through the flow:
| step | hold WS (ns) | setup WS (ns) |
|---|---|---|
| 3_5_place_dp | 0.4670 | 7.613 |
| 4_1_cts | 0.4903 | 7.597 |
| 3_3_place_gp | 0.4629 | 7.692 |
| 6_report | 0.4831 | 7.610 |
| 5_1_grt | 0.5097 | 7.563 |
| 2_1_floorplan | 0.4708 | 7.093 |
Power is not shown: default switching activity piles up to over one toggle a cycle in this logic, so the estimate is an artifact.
==> src/rtl/sqrt_pkg.sv <==
// Shared types for the square-root output packer: root/word widths, FIFO entry, packer state.
// Pure declarations; no latency or flow control of its own.
package sqrt_pkg;

   localparam int Y_W    = 16;
   localparam int WORD_W = 32;

   typedef struct packed {
      logic              odd;
      logic [WORD_W-1:0] data;
   } pack_entry_t;

   typedef enum logic {
      EMPTY_HALF = 1'b0,
      HAVE_LOW   = 1'b1
   } pack_state_t;

   function automatic pack_entry_t make_entry(input logic odd,
                                              input logic [Y_W-1:0] hi,
                                              input logic [Y_W-1:0] lo);
      pack_entry_t e;
      e.odd  = odd;
      e.data = {hi, lo};
      return e;
   endfunction

endpackage

==> src/rtl/sqrt_out_packer_if.sv <==
// Root-stream input plus packed-word valid/ready output of the packer.
// master = packer side, slave = root source / word consumer side.
interface sqrt_out_packer_if #(
   parameter int DEPTH = 8
);
   import sqrt_pkg::*;

   localparam int LVL_W = $clog2(DEPTH) + 1;

   logic              vld_in;
   logic [Y_W-1:0]    y_in;
   logic              flush;
   logic              clr_ovf;
   logic              m_valid;
   logic              m_ready;
   logic [WORD_W-1:0] m_data;
   logic              m_odd;
   logic [LVL_W-1:0]  m_level;
   logic              ovf;

   modport master (
      input  vld_in, y_in, flush, clr_ovf, m_ready,
      output m_valid, m_data, m_odd, m_level, ovf
   );

   modport slave (
      output vld_in, y_in, flush, clr_ovf, m_ready,
      input  m_valid, m_data, m_odd, m_level, ovf
   );

endinterface

==> src/rtl/sync_fifo.sv <==
// Generic single-clock FIFO with a registered head copy; 1-cycle push-to-head latency.
// A push while full is accepted only if a pop happens on the same edge; otherwise it is ignored.
module sync_fifo #(
   parameter  int DEPTH = 8,
   parameter  int W     = 33,
   localparam int AW    = $clog2(DEPTH),
   localparam int LW    = AW + 1
) (
   input  logic          clk,
   input  logic          rst,
   input  logic          push_i,
   input  logic [W-1:0]  push_dat_i,
   input  logic          pop_i,
   output logic [W-1:0]  head_o,
   output logic          full_o,
   output logic          empty_o,
   output logic [LW-1:0] level_o
);

   logic [W-1:0]  mem_q [DEPTH];
   logic [LW-1:0] wr_ptr_q, wr_ptr_d;
   logic [LW-1:0] rd_ptr_q, rd_ptr_d;
   logic [LW-1:0] level_q, level_d;
   logic [W-1:0]  head_q, head_d;
   logic          do_push;
   logic          do_pop;

   assign empty_o = (wr_ptr_q == rd_ptr_q);
   assign full_o  = (wr_ptr_q[AW] != rd_ptr_q[AW]) &&
                    (wr_ptr_q[AW-1:0] == rd_ptr_q[AW-1:0]);

   assign do_pop  = pop_i && !empty_o;
   assign do_push = push_i && (!full_o || do_pop);

   always_comb begin
      wr_ptr_d = wr_ptr_q + LW'(do_push);
      rd_ptr_d = rd_ptr_q + LW'(do_pop);
      level_d  = level_q + LW'(do_push) - LW'(do_pop);
      head_d   = head_q;
      // Head refreshes only when it changes; with nothing left it keeps the last word.
      if (do_pop || empty_o) begin
         if (wr_ptr_q == rd_ptr_d) begin
            if (do_push) begin
               head_d = push_dat_i;
            end
         end else begin
            head_d = mem_q[rd_ptr_d[AW-1:0]];
         end
      end
   end

   always_ff @(posedge clk) begin
      if (do_push) begin
         mem_q[wr_ptr_q[AW-1:0]] <= push_dat_i;
      end
   end

   always_ff @(posedge clk or posedge rst) begin
      if (rst) begin
         wr_ptr_q <= '0;
         rd_ptr_q <= '0;
         level_q  <= '0;
         head_q   <= '0;
      end else begin
         wr_ptr_q <= wr_ptr_d;
         rd_ptr_q <= rd_ptr_d;
         level_q  <= level_d;
         head_q   <= head_d;
      end
   end

   assign head_o  = head_q;
   assign level_o = level_q;

endmodule

==> src/rtl/sqrt_out_packer.sv <==
// Packs pairs of 16-bit roots into 32-bit words and buffers them; word visible 1 cycle after it completes.
// Input cannot stall: a word arriving at a full FIFO with no pop is dropped and sets sticky ovf.
module sqrt_out_packer
   import sqrt_pkg::*;
#(
   parameter int DEPTH = 8
) (
   input logic                clk,
   input logic                rst,
   sqrt_out_packer_if.master  bus
);

   localparam int LW = $clog2(DEPTH) + 1;

   pack_state_t    state_q;
   logic [Y_W-1:0] low_q;
   logic           ovf_q;

   logic           push;
   pack_entry_t    push_entry;
   pack_entry_t    head;
   logic           pop;
   logic           fifo_full;
   logic           fifo_empty;
   logic [LW-1:0]  fifo_level;

   always_comb begin
      push       = 1'b0;
      push_entry = '0;
      if (bus.vld_in) begin
         // With a low half pending, flush is satisfied by the normal pair.
         if (state_q == HAVE_LOW) begin
            push       = 1'b1;
            push_entry = make_entry(1'b0, bus.y_in, low_q);
         end else if (bus.flush) begin
            push       = 1'b1;
            push_entry = make_entry(1'b1, '0, bus.y_in);
         end
      end else if (bus.flush && state_q == HAVE_LOW) begin
         push       = 1'b1;
         push_entry = make_entry(1'b1, '0, low_q);
      end
   end

   assign pop = !fifo_empty && bus.m_ready;

   always_ff @(posedge clk or posedge rst) begin
      if (rst) begin
         state_q <= EMPTY_HALF;
         low_q   <= '0;
         ovf_q   <= 1'b0;
      end else begin
         if (bus.vld_in) begin
            if (state_q == EMPTY_HALF && !bus.flush) begin
               state_q <= HAVE_LOW;
               low_q   <= bus.y_in;
            end else begin
               state_q <= EMPTY_HALF;
            end
         end else if (bus.flush) begin
            state_q <= EMPTY_HALF;
         end

         // The packer advances even when the word is dropped, keeping pairs aligned.
         if (push && fifo_full && !pop) begin
            ovf_q <= 1'b1;
         end else if (bus.clr_ovf) begin
            ovf_q <= 1'b0;
         end
      end
   end

   sync_fifo #(
      .DEPTH (DEPTH),
      .W     ($bits(pack_entry_t))
   ) u_fifo (
      .clk        (clk),
      .rst        (rst),
      .push_i     (push),
      .push_dat_i (push_entry),
      .pop_i      (pop),
      .head_o     (head),
      .full_o     (fifo_full),
      .empty_o    (fifo_empty),
      .level_o    (fifo_level)
   );

   assign bus.m_valid = !fifo_empty;
   assign bus.m_data  = head.data;
   assign bus.m_odd   = head.odd;
   assign bus.m_level = fifo_level;
   assign bus.ovf     = ovf_q;

endmodule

☆ ☆ ☆ ☆ ☆

-- INSTRUCTIONS TO FOLLOW --
Out of the entries above, write out only the lines between the line holding "pop_i && !empty_o;" and the line holding "the last word.", inclusive, each exactly as given.

-- THE COMPLETED TASK --
   assign do_pop  = pop_i && !empty_o;
   assign do_push = push_i && (!full_o || do_pop);

   always_comb begin
      wr_ptr_d = wr_ptr_q + LW'(do_push);
      rd_ptr_d = rd_ptr_q + LW'(do_pop);
      level_d  = level_q + LW'(do_push) - LW'(do_pop);
      head_d   = head_q;
      // Head refreshes only when it changes; with nothing left it keeps the last word.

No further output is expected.